Hoy sé que la brecha que separa lo bueno de lo detestable es tan sutil como el buen humor de algunas personas (me incluyo). Y creo que en aquél entonces, sostener la mirada en la observación de un hoyo tan denso y oscuro como el retenido en mi pupila, causó un enorme asombro (trauma). Tuve que dejar de mirarme frente al espejo, tuve que sustraerme de mi, tuve que obviarme para lograr sobrevivir; era el espejo o yo, o lo que es igual, era adaptar la realidad o morir para evitar una masacre.

Puede que ahora, situarse frente a el no sea cosa fácil; el estrés de sobrevivir en estos tiempos causa estragos que son más profundos que la celulitis, las estrías, las canas, las arrugas o lo que sea que mengue los artificiales conceptos de belleza actuales. El dolor de mirarse de manera consciente reside en la comprensión de ciertas falacias, la más poderosa: que castigarnos redime. Que cosa tan patética si lo pienso racionalmente. Lo que más causa dolor no es el tiempo que transcurrió ignorantes de la verdad a secas sino la candidez de creer que el resto será comprensivo, generoso y hasta compasivo para entender tu proceso personal de superación y readaptación.

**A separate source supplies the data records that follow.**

==> config.mk <==
export PLATFORM = sky130hd
export DESIGN_NAME = orangecrab_btn_reboot
export DESIGN_NICKNAME = d
export VERILOG_FILES = /design/src/rtl/orangecrab_btn_reboot.sv
export SDC_FILE = /design/constraint.sdc
export NUM_CORES = 1
export LEC_CHECK = 0
export CAP_MARGIN = 40
export CORE_ASPECT_RATIO = 1.2
export CORE_MARGIN = 8
export CORE_UTILIZATION = 55
export DETAILED_ROUTE_END_ITERATION = 6
export PLACE_DENSITY = 0.72
export SYNTH_ARGS = -nofsm -noshare
export SYNTH_HDL_FRONTEND = slang
export SYNTH_SLANG_ARGS = --single-unit
export TNS_END_PERCENT = 20
==> constraint.sdc <==
create_clock -name clk -period 2.7 [get_ports clk]
set_clock_uncertainty 0.1 [all_clocks]
set_input_delay 0.54 -clock clk [delete_from_list [all_inputs] [get_ports clk]]
set_output_delay 0.54 -clock clk [all_outputs]
set_load 0.03 [all_outputs]
==> src/rtl/orangecrab_btn_reboot.sv <==
// User-button front end: sync + debounce, short-press event, long-hold sticky reboot request.
// Optional hold-progress LED output enabled by defining BTN_REBOOT_LED_EN.
module orangecrab_btn_reboot #(
  parameter int unsigned DEBOUNCE_CYCLES = 480_000,
  parameter int unsigned HOLD_CYCLES     = 96_000_000
) (
  input  logic clk,
  input  logic rst,
  input  logic btn_n,
  output logic btn_level,
  output logic short_press,
  output logic do_reset
`ifdef BTN_REBOOT_LED_EN
  ,
  output logic hold_led
`endif
);

  localparam int unsigned DB_W   = $clog2(DEBOUNCE_CYCLES + 1);
  localparam int unsigned HOLD_W = $clog2(HOLD_CYCLES + 1);
  localparam logic [DB_W-1:0]   DB_TERM   = DB_W'(DEBOUNCE_CYCLES - 1);
  localparam logic [HOLD_W-1:0] HOLD_TERM = HOLD_W'(HOLD_CYCLES - 1);

  typedef enum logic [1:0] {
    DISARMED,
    IDLE,
    PRESSED,
    FIRED
  } state_t;

  logic              sync0;
  logic              sync1;
  logic              stable;
  logic [DB_W-1:0]   db_cnt;

  state_t            state;
  state_t            state_d;
  logic [HOLD_W-1:0] hold_cnt;
  logic [HOLD_W-1:0] hold_d;
  logic              short_d;
  logic              do_reset_d;

  // Sync flops reset to 0 so the button reads as pressed until a release is seen.
  always_ff @(posedge clk) begin
    if (rst) begin
      sync0 <= 1'b0;
      sync1 <= 1'b0;
    end else begin
      sync0 <= btn_n;
      sync1 <= sync0;
    end
  end

  always_ff @(posedge clk) begin
    if (rst) begin
      stable <= 1'b0;
      db_cnt <= '0;
    end else if (sync1 != stable) begin
      if (db_cnt == DB_TERM) begin
        stable <= ~stable;
        db_cnt <= '0;
      end else begin
        db_cnt <= db_cnt + 1'b1;
      end
    end else begin
      db_cnt <= '0;
    end
  end

  assign btn_level = ~stable;

  always_ff @(posedge clk) begin
    if (rst) begin
      state       <= DISARMED;
      hold_cnt    <= '0;
      short_press <= 1'b0;
      do_reset    <= 1'b0;
    end else begin
      state       <= state_d;
      hold_cnt    <= hold_d;
      short_press <= short_d;
      do_reset    <= do_reset_d;
    end
  end

  always_comb begin
    state_d = state;
    hold_d  = hold_cnt;
    case (state)
      DISARMED: if (!btn_level) state_d = IDLE;
      IDLE: begin
        if (btn_level) begin
          state_d = PRESSED;
          hold_d  = '0;
        end
      end
      PRESSED: begin
        // Terminal count wins over a release in the same cycle.
        if (hold_cnt == HOLD_TERM) begin
          state_d = FIRED;
        end else begin
          hold_d = hold_cnt + 1'b1;
          if (!btn_level) state_d = IDLE;
        end
      end
      FIRED:   state_d = FIRED;
      default: state_d = DISARMED;
    endcase
  end

  always_comb begin
    short_d    = (state == PRESSED) && (hold_cnt != HOLD_TERM) && !btn_level;
    do_reset_d = (state_d == FIRED);
  end

`ifdef BTN_REBOOT_LED_EN
  localparam int unsigned LED_BIT = ($clog2(HOLD_CYCLES) > 3) ? ($clog2(HOLD_CYCLES) - 3) : 0;

  logic hold_led_d;

  always_comb begin
    hold_led_d = 1'b0;
    case (state_d)
      PRESSED: hold_led_d = hold_d[LED_BIT];
      FIRED:   hold_led_d = 1'b1;
      default: hold_led_d = 1'b0;
    endcase
  end

  always_ff @(posedge clk) begin
    if (rst) hold_led <= 1'b0;
    else     hold_led <= hold_led_d;
  end
`endif

endmodule

; After elaboration in Yosys (flattened, before gate mapping)
; Cells that the tools add are included.
[totals]
latch_bits = 0
memories = 0
ff_bits = 53
rom_bits = 0
input_bits = 3
ramBits = 0
output_inout_bits = 3
[classes]
reduce_logical = 7
order_cmp = 0
mul = 0
bitwise_logic = 2
mux = 7
shifts = 0
eq_ne = 10
div = 0
n_addsub = 2
[op_table]
columns = operator, count
row1 = 2-to-1 mux 27 bit, 2
row2 = one-hot mux 27 bit (2 select lines), 1
row3 = "adder 27 x 1 -> 27 bit, second input constant", 1
row4 = "== test 27 bit, second input constant", 1
row5 = "!= test 27 bit, second input constant", 1
row6 = "adder 19 x 1 -> 19 bit, second input constant", 1
row7 = "== test 19 bit, second input constant", 1
row8 = one-hot mux 2 bit (4 select lines), 1
row9 = "== test 2 bit, second input constant", 3
row10 = 2-to-1 mux 2 bit, 3
row11 = "!= test 2 bit, second input constant", 2
row12 = AND reduction 3 bit, 1
row13 = OR reduction 3 bit, 1
row14 = "== test 2 x 1 -> 1 bit, second input constant", 1
row15 = logical AND 1 bit, 2
row16 = zero test 2 bit, 1
row17 = inverter 1 bit, 2
row18 = AND reduction 2 bit, 1
row19 = nonzero test 2 bit, 1
row20 = != test 1 bit, 1

; Longest topological paths before layout
[depth]
ltp_word = 4
mapped_depth = 7
ltp_nobuf = 6

; Worst setup path after synthesis
; No wires, ideal clock.
[synth_timing]
kind = register -> register
start = register hold_cnt[0]
end = register hold_cnt[8]
slack_ns = 0.700
stages_incl_launch_ff = 7
setup_ns = 0.072
required_ns = 2.528
n_path_buf = 0
arrival_time_ns = 1.829
path_cell_list = dfxtp_1 ha_1 nand4_1 nor4_1 a21oi_1 nand4_1 mux2i_1
[synth_between]
elab_chain_len = 3
word_cells_on_any_way = 6
[synth_lines]
columns = item, line_no
row1 = "start, declared", 38  ; logic [HOLD_W-1:0] hold_cnt;
row2 = "start signal, assigned", 80  ; hold_cnt <= hold_d;
row3 = adder 27 x 1 -> 27 bit or == test 27 bit (tied branches), "102, 99"
row4 = 2-to-1 mux 27 bit or != test 2 bit (tied branches), n/a
row5 = one-hot mux 27 bit (2 select lines) or AND reduction 3 bit (tied branches), n/a
; Several ways; a longest one is shown, not always the timed one. The select of a mux whose other input is x is not followed.
; A chain may end at the register's enable or synchronous reset.

; Final worst setup path
[layout_timing]
start = register hold_cnt[11]
end = register hold_cnt[8]
[layout_between]
elab_chain_len = 3
[layout_lines]
columns = item, line_no
row1 = == test 27 bit, 99  ; if (hold_cnt == HOLD_TERM) begin
row2 = != test 2 bit (no source line), n/a
row3 = AND reduction 3 bit (no source line), n/a
; Every way passes these cells.

==> out/results.tsv <==
metric	value	unit
FF+latch count, synth	53	
Storage cell area	0.001061	mm²
Worst R2R Start	hold_cnt[11]	
Final min period	2.346	ns
crit path buf inv count	0	
area share of the largest cell type after synthesis	40.95	%
Worst Setup End Kind	flop	
peak supply drop	0.0003547	V
ys flop type	dfxtp_1	
wire per inst	14.13	µm
largest cells by area after synthesis	dfxtp_1 (41%), nor2_1 (6.4%), xnor2_1 (5.7%)	
Synth Area in Compound Gates	11.35	%
site row count	27	
Root Buffer	clkbuf_8	
Simple-Gate Fraction of Synth Area	32.98	%
FILL cells	418	
GR Util All Layers	15.16	%
clock insertion delay at the later pin of the skew report	0.30	ns
mapped cell area	0.002591	mm²
most common cell after layout, fill and taps aside	dfxtp_1	
Crit-path slowest cell	or4b_4	
Yosys top cell by area	dfxtp_1	
Detailed Route Iter0 Violations	160	
grt ovf	0	
final setup vio count	0	
RD Place Congestion	0.8616	
pwr dens	447.0	mW/mm²
Top delay family on crit path	simple AND/OR/NAND/NOR gates	
final setup TNS	0	ns
Die H	91.19	µm
placed cell area	0.002715	mm²
Max-Slew Margin vs Limit	56.99	%
post-CTS setup buffer count	0	
clk slew on worst S/H paths	0.10	ns
Max H-tree Level	2	
largest net degree at the start of global routing	22	
design area	0.002801	mm²
mux cell area share after synthesis	1.931	%
worst path required time	2.84	ns
core area	0.004561	mm²
largest family of logic cells by synthesized area	simple AND/OR/NAND/NOR gates	
Area Growth Syn to Fin	8.112	%
internal reg-to-reg setup slack	0.35	ns
Setup crit start kind	flop	
drt first pass iters	4	
Adder-Cell Fraction of Synth Area	0.9657	%
DR vias/cell	5.835	
Hold Path Sink	sync1	
Post-DP HPWL	3715	µm
Setup WS post-layout	0.3538	ns
RSZ-0062 raised after global routing	no	
status	finished clean	
measured slew at the worst slew-check pin	0.6289	ns
most frequent cells in the layout	dfxtp_1 (53), nor2_1 (44), nand2_1 (19)	
global-route wire length before repair	9149	µm
Final #Nets	311	
CP Cell Sequence	or4b_4 > nor4_4 > a21oi_1 > nand4_1 > mux2i_1	
Static Leak	0.8817	nW
CP Data Arrival Time	2.48	ns
hold buffer count at cts	0	
drt drc	0	
highest attainable clock frequency	426.2	MHz
number of global-route vias before repair	2124	
hold path start	sync0	
Starting Density	56.82	%
die area	0.007173	mm²
cts bufs inserted	5	
worst hold path cell count	1	
crit share post-route	86.90	%
port buffer count	5	
diode count	0	
worst r2r path cells	5	
Net Count, Synth	301	
Post-synth EDFFs	0	
synth unique cells	52	
Seq/Total Area, Yosys	40.95	%
Cells after Synth	296	
CTS tree	yes	
pre-CTS setup slack	0.3971	ns
slowest stage delay, CP	0.57	ns
Max Cap Viol	0	
WS Path Type	reg2reg	
Multi-input gate area	0.001460	mm²
cts repair resizes	0	
share of layout cells above drive strength 1	8.170	%
WL final	5144	µm
Die X	78.66	µm
CP Max Fanout	9	
I/O pin total	6	
Ys Warns	0	
Async S/R FF share, synth	0	%
Avg Cell Area, Syn	8.754	µm²
Worst R2R End	hold_cnt[8]	
antenna-violating nets left	0	
via count	2124	
maximum clock insertion buffer count	2	
Pins Over Slew Limit	0	
final hold violation count	0	
XOR/XNOR Fraction of Synth Area	9.126	%
clk sinks	53	
min-delay worst type	reg2reg	
initial antenna violation count	0	
==> worst max-delay path by stage <==
stage | slack, ns | to | depth (start not counted) | start
after floorplan | 0.70 | hold_cnt[8] | 6 | hold_cnt[0]
after global placement | 0.44 | hold_cnt[9] | 5 | hold_cnt[11]
after detailed placement | 0.40 | hold_cnt[9] | 5 | hold_cnt[11]
after CTS | 0.38 | hold_cnt[8] | 5 | hold_cnt[11]
after global routing | 0.19 | hold_cnt[8] | 5 | hold_cnt[11]
final | 0.35 | hold_cnt[8] | 5 | hold_cnt[11]
==> stage by stage <==
stage               cells  hold WS [ns]  util (%)  power [W]
global placement      357        0.3262     59.53  0.0008249
detailed placement    357        0.3425     59.53  0.0008255
CTS                   364        0.3585     61.43   0.001272
global route          364        0.3686     61.43   0.001306
floorplan             296        0.3138         -  0.0008155
finish                364        0.3554     61.43   0.001252
==> sequential cells by signal (all words and copies together) (netlist names) <==
| register | count |
|---|---|
| short_press | 1 |
| sync1 | 1 |
| db_cnt | 19 |
| do_reset | 1 |
| sync0 | 1 |
| hold_cnt | 27 |
| stable | 1 |
| state | 2 |
==> layer usage <==
layer | part of all wire, % | vias to the layer above | global-route usage (%)
met5 | 0 | - | 0
met2 | 50 | 38 | 26.78
met1 | 45 | 993 | 16.97
met3 | 3.1 | 9 | 3.057
li1 | - | 1084 | -
met4 | 1.7 | 0 | 6.656
==> synth_stat cells (all sizes together) (2+ instances only) <==
library cell,instances
nor2,44
nor2b,2
nor3b,2
xor2,10
o21ai,9
a21oi,16
or4,5
nor4,7
buf,4
inv,7
ha,2
and2,2
o211ai,2
or3,11
and3,5
or4bb,2
dfxtp,53
or4b,2
and4,6
nand2b,2
nand3,18
mux2i,5
nand4,11
a31o,2
xnor2,17
or2,3
a2111oi,4
o31ai,3
nor3,6
clkbuf,4
o21a,2
a211oi,4
nand2,19
==> logic make-up after synthesis <==
family	after synthesis
simple gates	151
flops	53
compound gates	43
xor+xnor	27
buf+inv	15
mux	5
fa+ha+maj	2
==> cell type report <==
type / instances / area share (%)
timing repair buffer: 11 / 3.394
inverter: 7 / 0.9379
tap: 58 / 2.590
multi-input combinational: 228 / 52.12
clock buffer: 7 / 3.082
sequential: 53 / 37.87
==> report_power, final <==
group | internal (W) | switching [W] | leakage, nW | total, W
registers | 0.000783 | 0.00000104 | 0.427 | 0.000784
logic | 0.00000845 | 0.0000141 | 0.410 | 0.0000226
clock network | 0.000204 | 0.000242 | 0.0443 | 0.000446
Power figures use the tool's default switching activity.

A veces, muy de vez en cuando, vuelvo sobre ese episodio de la adolescencia, y avanzo sobre la idea del cómo hubiese sido mi vida si en vez de victimizarme, tan solo hubiere dejado que mi ser hablara, que mi alma rugiera. Ni idea, o tal vez si. Poco tiempo después me fui de la casa. Y sí, me volví punk de verdad. Total, el look ya estaba.